To do:
The lines wanted are those in the data below that include "skip".

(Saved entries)
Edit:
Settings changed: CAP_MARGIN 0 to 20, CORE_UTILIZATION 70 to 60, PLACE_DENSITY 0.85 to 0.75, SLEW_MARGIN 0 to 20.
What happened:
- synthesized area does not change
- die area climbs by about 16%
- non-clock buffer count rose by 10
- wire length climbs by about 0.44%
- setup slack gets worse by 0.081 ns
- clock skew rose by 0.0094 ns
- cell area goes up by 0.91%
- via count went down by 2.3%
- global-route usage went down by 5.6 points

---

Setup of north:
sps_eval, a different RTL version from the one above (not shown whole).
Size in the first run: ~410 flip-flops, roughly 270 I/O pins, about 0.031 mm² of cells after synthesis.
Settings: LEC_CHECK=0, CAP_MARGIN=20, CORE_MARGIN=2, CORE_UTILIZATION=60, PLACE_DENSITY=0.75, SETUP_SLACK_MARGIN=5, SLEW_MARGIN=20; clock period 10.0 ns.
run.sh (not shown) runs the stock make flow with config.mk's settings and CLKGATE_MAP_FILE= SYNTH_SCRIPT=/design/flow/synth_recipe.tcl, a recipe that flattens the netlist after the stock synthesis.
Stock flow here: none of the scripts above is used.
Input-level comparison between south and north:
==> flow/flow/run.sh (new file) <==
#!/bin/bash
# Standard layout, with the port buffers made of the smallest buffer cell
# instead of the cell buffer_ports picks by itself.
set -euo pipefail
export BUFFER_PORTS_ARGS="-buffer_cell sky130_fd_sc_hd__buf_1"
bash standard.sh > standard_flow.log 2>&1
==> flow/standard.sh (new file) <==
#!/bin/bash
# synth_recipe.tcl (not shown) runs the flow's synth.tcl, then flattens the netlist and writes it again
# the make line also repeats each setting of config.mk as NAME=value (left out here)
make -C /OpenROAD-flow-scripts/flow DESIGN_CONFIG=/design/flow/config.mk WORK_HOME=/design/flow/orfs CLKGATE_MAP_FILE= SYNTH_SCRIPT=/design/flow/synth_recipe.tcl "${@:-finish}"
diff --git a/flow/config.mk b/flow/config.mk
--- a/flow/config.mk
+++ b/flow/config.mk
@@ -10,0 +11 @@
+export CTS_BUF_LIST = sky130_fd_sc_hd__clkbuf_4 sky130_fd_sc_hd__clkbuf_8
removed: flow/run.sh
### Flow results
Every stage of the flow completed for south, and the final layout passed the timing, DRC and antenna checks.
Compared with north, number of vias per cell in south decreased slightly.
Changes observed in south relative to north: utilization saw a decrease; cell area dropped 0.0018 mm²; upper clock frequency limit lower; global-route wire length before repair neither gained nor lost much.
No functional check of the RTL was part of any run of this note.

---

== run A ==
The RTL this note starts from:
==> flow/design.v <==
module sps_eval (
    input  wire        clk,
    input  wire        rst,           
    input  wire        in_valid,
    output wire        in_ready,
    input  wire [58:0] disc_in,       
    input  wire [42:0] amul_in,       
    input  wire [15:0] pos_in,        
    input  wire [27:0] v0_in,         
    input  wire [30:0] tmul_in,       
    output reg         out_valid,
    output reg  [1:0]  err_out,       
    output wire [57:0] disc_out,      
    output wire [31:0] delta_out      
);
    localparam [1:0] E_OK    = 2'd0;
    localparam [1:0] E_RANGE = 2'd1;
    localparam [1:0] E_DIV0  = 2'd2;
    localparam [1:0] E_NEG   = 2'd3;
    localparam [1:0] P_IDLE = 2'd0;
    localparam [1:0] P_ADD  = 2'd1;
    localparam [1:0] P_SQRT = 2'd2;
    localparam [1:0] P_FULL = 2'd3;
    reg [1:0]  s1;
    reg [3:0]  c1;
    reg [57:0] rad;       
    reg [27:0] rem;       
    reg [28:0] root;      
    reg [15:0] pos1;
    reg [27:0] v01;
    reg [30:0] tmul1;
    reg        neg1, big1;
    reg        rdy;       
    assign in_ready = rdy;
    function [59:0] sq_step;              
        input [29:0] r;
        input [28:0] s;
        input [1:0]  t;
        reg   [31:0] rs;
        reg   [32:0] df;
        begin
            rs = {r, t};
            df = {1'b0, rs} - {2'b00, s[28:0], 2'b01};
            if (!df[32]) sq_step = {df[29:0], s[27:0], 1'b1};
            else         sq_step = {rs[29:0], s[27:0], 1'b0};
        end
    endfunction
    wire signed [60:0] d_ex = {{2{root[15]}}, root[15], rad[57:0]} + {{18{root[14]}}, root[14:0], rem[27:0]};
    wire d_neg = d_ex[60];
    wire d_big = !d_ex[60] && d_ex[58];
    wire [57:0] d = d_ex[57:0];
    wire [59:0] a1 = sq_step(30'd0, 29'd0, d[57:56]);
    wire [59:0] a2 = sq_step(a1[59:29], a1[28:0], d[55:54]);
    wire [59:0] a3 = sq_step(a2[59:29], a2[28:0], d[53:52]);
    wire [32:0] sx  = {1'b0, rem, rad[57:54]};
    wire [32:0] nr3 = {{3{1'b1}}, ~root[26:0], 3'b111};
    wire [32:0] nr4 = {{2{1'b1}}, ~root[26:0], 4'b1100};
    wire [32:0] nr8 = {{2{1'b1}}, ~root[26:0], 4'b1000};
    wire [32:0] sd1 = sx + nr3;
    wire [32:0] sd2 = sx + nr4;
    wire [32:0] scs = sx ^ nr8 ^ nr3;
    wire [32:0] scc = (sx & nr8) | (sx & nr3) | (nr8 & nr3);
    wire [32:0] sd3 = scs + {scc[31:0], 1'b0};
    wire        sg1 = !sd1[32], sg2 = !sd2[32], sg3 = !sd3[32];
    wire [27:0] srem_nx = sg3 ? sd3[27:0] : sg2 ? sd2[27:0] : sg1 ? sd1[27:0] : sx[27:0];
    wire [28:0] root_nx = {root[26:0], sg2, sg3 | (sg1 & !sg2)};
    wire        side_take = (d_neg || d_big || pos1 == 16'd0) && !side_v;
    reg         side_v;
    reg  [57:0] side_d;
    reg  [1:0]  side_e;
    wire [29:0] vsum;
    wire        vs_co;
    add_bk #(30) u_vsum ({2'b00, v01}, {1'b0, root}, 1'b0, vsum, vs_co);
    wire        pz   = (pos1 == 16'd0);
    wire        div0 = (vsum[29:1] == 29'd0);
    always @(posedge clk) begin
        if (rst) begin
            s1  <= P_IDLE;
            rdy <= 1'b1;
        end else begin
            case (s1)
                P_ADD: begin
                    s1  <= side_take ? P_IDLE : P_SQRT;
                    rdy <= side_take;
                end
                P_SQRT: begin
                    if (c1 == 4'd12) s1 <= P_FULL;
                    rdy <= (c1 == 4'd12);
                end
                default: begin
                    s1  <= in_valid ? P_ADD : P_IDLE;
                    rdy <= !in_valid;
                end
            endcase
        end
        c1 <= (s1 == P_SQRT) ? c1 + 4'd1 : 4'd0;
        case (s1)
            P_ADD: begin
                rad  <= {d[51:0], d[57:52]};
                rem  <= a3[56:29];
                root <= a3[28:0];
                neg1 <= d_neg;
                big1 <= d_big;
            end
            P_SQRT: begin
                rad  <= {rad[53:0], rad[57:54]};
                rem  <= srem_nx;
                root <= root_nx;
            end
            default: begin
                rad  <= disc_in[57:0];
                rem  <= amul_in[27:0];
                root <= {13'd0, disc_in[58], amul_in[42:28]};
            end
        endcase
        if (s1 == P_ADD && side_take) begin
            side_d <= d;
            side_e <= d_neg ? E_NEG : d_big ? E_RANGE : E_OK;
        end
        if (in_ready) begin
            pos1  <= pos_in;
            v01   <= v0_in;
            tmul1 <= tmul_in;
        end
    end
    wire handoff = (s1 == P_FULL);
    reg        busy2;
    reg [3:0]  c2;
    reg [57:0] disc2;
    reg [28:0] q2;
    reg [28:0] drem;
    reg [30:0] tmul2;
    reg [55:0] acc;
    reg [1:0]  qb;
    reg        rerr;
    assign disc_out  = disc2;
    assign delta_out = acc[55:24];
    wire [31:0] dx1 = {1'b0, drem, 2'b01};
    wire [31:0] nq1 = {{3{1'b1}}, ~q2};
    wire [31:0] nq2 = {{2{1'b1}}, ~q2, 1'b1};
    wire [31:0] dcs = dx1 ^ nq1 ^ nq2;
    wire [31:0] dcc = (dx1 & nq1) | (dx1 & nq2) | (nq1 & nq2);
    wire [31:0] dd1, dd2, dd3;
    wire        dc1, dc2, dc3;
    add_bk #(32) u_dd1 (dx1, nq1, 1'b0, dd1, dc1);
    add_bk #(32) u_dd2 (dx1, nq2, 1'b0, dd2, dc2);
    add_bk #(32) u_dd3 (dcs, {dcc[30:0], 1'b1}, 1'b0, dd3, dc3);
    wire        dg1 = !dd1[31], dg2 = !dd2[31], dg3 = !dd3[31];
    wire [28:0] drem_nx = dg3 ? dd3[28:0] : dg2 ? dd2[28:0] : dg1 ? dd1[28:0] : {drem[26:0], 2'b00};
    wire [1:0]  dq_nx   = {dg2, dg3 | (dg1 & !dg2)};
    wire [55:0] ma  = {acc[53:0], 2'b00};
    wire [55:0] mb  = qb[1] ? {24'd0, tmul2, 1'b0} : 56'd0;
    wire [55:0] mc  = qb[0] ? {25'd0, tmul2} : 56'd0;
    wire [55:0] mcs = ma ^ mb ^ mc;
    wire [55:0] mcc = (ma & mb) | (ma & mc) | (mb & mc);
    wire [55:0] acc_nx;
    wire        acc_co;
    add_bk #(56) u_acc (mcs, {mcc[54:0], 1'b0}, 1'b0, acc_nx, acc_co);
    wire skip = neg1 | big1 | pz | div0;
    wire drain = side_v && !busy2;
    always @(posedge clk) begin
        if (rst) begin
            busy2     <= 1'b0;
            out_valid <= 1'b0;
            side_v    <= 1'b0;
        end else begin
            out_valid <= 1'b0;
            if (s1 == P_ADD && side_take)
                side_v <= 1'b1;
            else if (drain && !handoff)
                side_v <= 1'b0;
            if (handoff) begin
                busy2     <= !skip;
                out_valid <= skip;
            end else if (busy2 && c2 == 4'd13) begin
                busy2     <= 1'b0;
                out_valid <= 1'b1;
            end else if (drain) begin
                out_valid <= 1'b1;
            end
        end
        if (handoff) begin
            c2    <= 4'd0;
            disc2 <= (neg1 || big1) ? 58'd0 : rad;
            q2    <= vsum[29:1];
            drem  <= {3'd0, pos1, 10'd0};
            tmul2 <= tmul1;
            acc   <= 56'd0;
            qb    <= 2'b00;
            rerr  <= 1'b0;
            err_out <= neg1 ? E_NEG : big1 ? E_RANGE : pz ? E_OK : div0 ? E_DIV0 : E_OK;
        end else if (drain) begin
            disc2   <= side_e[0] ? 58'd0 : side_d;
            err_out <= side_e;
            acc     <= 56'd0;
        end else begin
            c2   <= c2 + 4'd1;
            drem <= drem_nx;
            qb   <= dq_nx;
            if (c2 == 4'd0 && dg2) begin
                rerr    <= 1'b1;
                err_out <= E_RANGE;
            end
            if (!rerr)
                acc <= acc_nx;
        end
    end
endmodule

Result of the task:
    wire skip = neg1 | big1 | pz | div0;
                busy2     <= !skip;
                out_valid <= skip;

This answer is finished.